**TASK DETAILS**
For each line below that includes the word "always", make a copy.

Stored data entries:
`design/flow/design.v`:
```
`timescale 1ns / 1ps
module elevator 
					(
					input clk,reset_n,
					input [1:0] rfloor,
					output  [1:0] current_floor,
					output  up,down,stop,
					output [6:0] counter
					);
					reg [6:0] counter_next,counter_reg;
					reg [1:0] Q_next,Q_reg;
					reg up_next,up_reg;
					reg down_next,down_reg;
					reg stop_next,stop_reg;
					reg [1:0] floor_next,floor_reg;
					localparam s0 = 0,s1= 1,s2 = 2,s3 = 3;
					always @ (posedge clk,negedge reset_n)
					begin
						if (~reset_n)
						begin
							Q_reg <= s0;
							floor_reg <= 2'b00;
							up_reg <= 0;
							down_reg <= 0;
							stop_reg <= 0;
							counter_reg <= 0;
						end
						else
						begin
							Q_reg <= Q_next;
							floor_reg <= floor_next;
							up_reg <= up_next;
							down_reg <= down_next;
							stop_reg <= stop_next;
							counter_reg <= counter_next;
						end
					end
					always @ (*)
					begin
						Q_next = Q_reg;
						floor_next = floor_reg;
						up_next = up_reg;
						down_next = down_reg;
						stop_next = 1;
						counter_next = counter_reg;
						casez(Q_reg)
							s0:
							begin
								casez(rfloor)
								2'b01:
								begin
									if (counter_next == 29)
									begin
									Q_next = s1;
									floor_next = 2'b01;
									up_next = 1;
									down_next = 0;
									stop_next = 0;
									counter_next = 0;
									end
									else
									begin
									counter_next = counter_next + 1;
									up_next = 1;
									stop_next = 0;
									end
								end
								2'b10:
								begin
									if (counter_next == 29)
									begin
									Q_next = s1;
									floor_next = 2'b01;
									up_next = 1;
									down_next = 0;
									stop_next = 0;
									counter_next = 0;
									end
									else if (counter_next == 59)
									begin
									Q_next = s2;
									floor_next = 2'b10;
									up_next = 1;
									down_next = 0;
									stop_next = 0;
									counter_next = 0;
									end
									else
									begin
									counter_next = counter_next + 1;
									up_next = 1;
									stop_next = 0;
									end
								end
								2'b11:
								begin
									if (counter_next == 29)
									begin
									Q_next = s1;
									floor_next = 2'b01;
									up_next = 1;
									down_next = 0;
									stop_next = 0;
									counter_next = 0;
									end
									else if (counter_next == 59)
									begin
									Q_next = s2;
									floor_next = 2'b10;
									up_next = 1;
									down_next = 0;
									stop_next = 0;
									counter_next = 0;
									end
									else if (counter_next == 89)
									begin
									Q_next = s3;
									floor_next = 2'b11;
									up_next = 1;
									down_next = 0;
									stop_next = 0;
									counter_next = 0;
									end
									else
									begin
									counter_next = counter_next + 1;
									up_next = 1;
									stop_next = 0;
									end
								end
								default:
								begin
									Q_next = s0;
									floor_next = 0;
									up_next = 0;
									down_next = 0;
									stop_next = 1;
									counter_next = 0;
								end
								endcase
							end
							s1:
							begin
								casez(rfloor)
								2'b00:
								begin
									if (counter_next == 29)
									begin
									Q_next = s0;
									floor_next = 2'b00;
									up_next = 0;
									down_next = 1;
									stop_next = 0;
									counter_next = 0;
									end
									else
									begin
									counter_next = counter_next + 1;
									down_next = 1;
									stop_next = 0;
									end
								end
								2'b10:
								begin
									if (counter_next == 29)
									begin
									Q_next = s2;
									floor_next = 2'b10;
									up_next = 1;
									down_next = 0;
									stop_next = 0;
									counter_next = 0;
									end
									else
									begin
									counter_next = counter_next + 1;
									up_next = 1;
									stop_next = 0;
									end
								end
								2'b11:
								begin
									if (counter_next == 29)
									begin
									Q_next = s2;
									floor_next = 2'b10;
									up_next = 1;
									down_next = 0;
									stop_next = 0;
									counter_next = 0;
									end
									else if (counter_next == 59)
									begin
									Q_next = s3;
									floor_next = 2'b11;
									up_next = 1;
									down_next = 0;
									stop_next = 0;
									counter_next = 0;
									end
									else
									begin
									counter_next = counter_next + 1;
									up_next = 1;
									stop_next = 0;
									end
								end
								default:
								begin
									Q_next = s1;
									floor_next = 2'b01;
									up_next = 0;
									down_next = 0;
									stop_next = 1;
									counter_next = 0;
								end
								endcase
							end
							s2:
							begin
								casez(rfloor)
								2'b00:
								begin
									if (counter_next == 29)
									begin
									Q_next = s1;
									floor_next = 2'b01;
									up_next = 0;
									down_next = 1;
									stop_next = 0;
									counter_next = 0;
									end
									else if (counter_next == 59)
									begin
									Q_next = s0;
									floor_next = 2'b00;
									up_next = 0;
									down_next = 1;
									stop_next = 0;
									counter_next = 0;
									end
									else
									begin
									counter_next = counter_next + 1;
									down_next = 1;
									stop_next = 0;
									end
								end
								2'b01:
								begin
									if (counter_next == 29)
									begin
									Q_next = s1;
									floor_next = 2'b01;
									up_next = 0;
									down_next = 1;
									stop_next = 0;
									counter_next = 0;
									end
									else
									begin
									counter_next = counter_next + 1;
									down_next = 1;
									stop_next = 0;
									end
								end
								2'b11:
								begin
									if (counter_next == 29)
									begin
									Q_next = s3;
									floor_next = 2'b11;
									up_next = 1;
									down_next = 0;
									stop_next = 0;
									counter_next = 0;
									end
									else
									begin
									counter_next = counter_next + 1;
									up_next = 1;
									stop_next = 0;
									end
								end
								default:
								begin
									Q_next = s2;
									floor_next = 2'b10;
									up_next = 0;
									down_next = 0;
									stop_next = 1;
									counter_next = 0;
								end
								endcase	
							end
							s3:
							begin
								casez(rfloor)
								2'b00:
								begin
									if (counter_next == 29)
									begin
									Q_next = s2;
									floor_next = 2'b10;
									up_next = 0;
									down_next = 1;
									stop_next = 0;
									counter_next = 0;
									end
									else if (counter_next == 59)
									begin
									Q_next = s1;
									floor_next = 2'b01;
									up_next = 0;
									down_next = 1;
									stop_next = 0;
									counter_next = 0;
									end
									else if (counter_next == 89)
									begin
									Q_next = s0;
									floor_next = 2'b00;
									up_next = 0;
									down_next = 1;
									stop_next = 0;
									counter_next = 0;
									end
									else
									begin
									counter_next = counter_next + 1;
									down_next = 1;
									stop_next = 0;
									end
								end
								2'b01:
								begin
									if (counter_next == 29)
									begin
									Q_next = s2;
									floor_next = 2'b10;
									up_next = 0;
									down_next = 1;
									stop_next = 0;
									counter_next = 0;
									end
									else if (counter_next == 59)
									begin
									Q_next = s1;
									floor_next = 2'b01;
									up_next = 0;
									down_next = 1;
									stop_next = 0;
									counter_next = 0;
									end
									else
									begin
									counter_next = counter_next + 1;
									down_next = 1;
									stop_next = 0;
									end
								end
								2'b10:
								begin
									if (counter_next == 29)
									begin
									Q_next = s2;
									floor_next = 2'b10;
									up_next = 0;
									down_next = 1;
									stop_next = 0;
									counter_next = 0;
									end
									else
									begin
									counter_next = counter_next + 1;
									down_next = 1;
									stop_next = 0;
									end
								end
								default:
								begin
									Q_next = s3;
									floor_next = 2'b11;
									up_next = 0;
									down_next = 0;
									stop_next = 1;
									counter_next = 0;
								end
								endcase		
							end
							default:
							begin
								Q_next = s0;
								floor_next = 2'b00;
								up_next = 0;
								down_next = 0;
								stop_next = 1;
								counter_next = 0;
							end
						endcase
					end
				assign current_floor = floor_reg;
				assign up = up_reg;
				assign down = down_reg;
				assign stop = stop_reg;
				assign counter = counter_reg;
endmodule
```
===== design/flow/config.mk =====
export PLATFORM = sky130hd
export DESIGN_NAME = CONV
export DESIGN_NICKNAME = CONV
export VERILOG_FILES = /design/flow/design.v
export SDC_FILE = /design/flow/constraint.sdc
export NUM_CORES = 4
export LEC_CHECK = 1
export CORE_UTILIZATION = 40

**WRITTEN SOLUTION**
					always @ (posedge clk,negedge reset_n)
					always @ (*)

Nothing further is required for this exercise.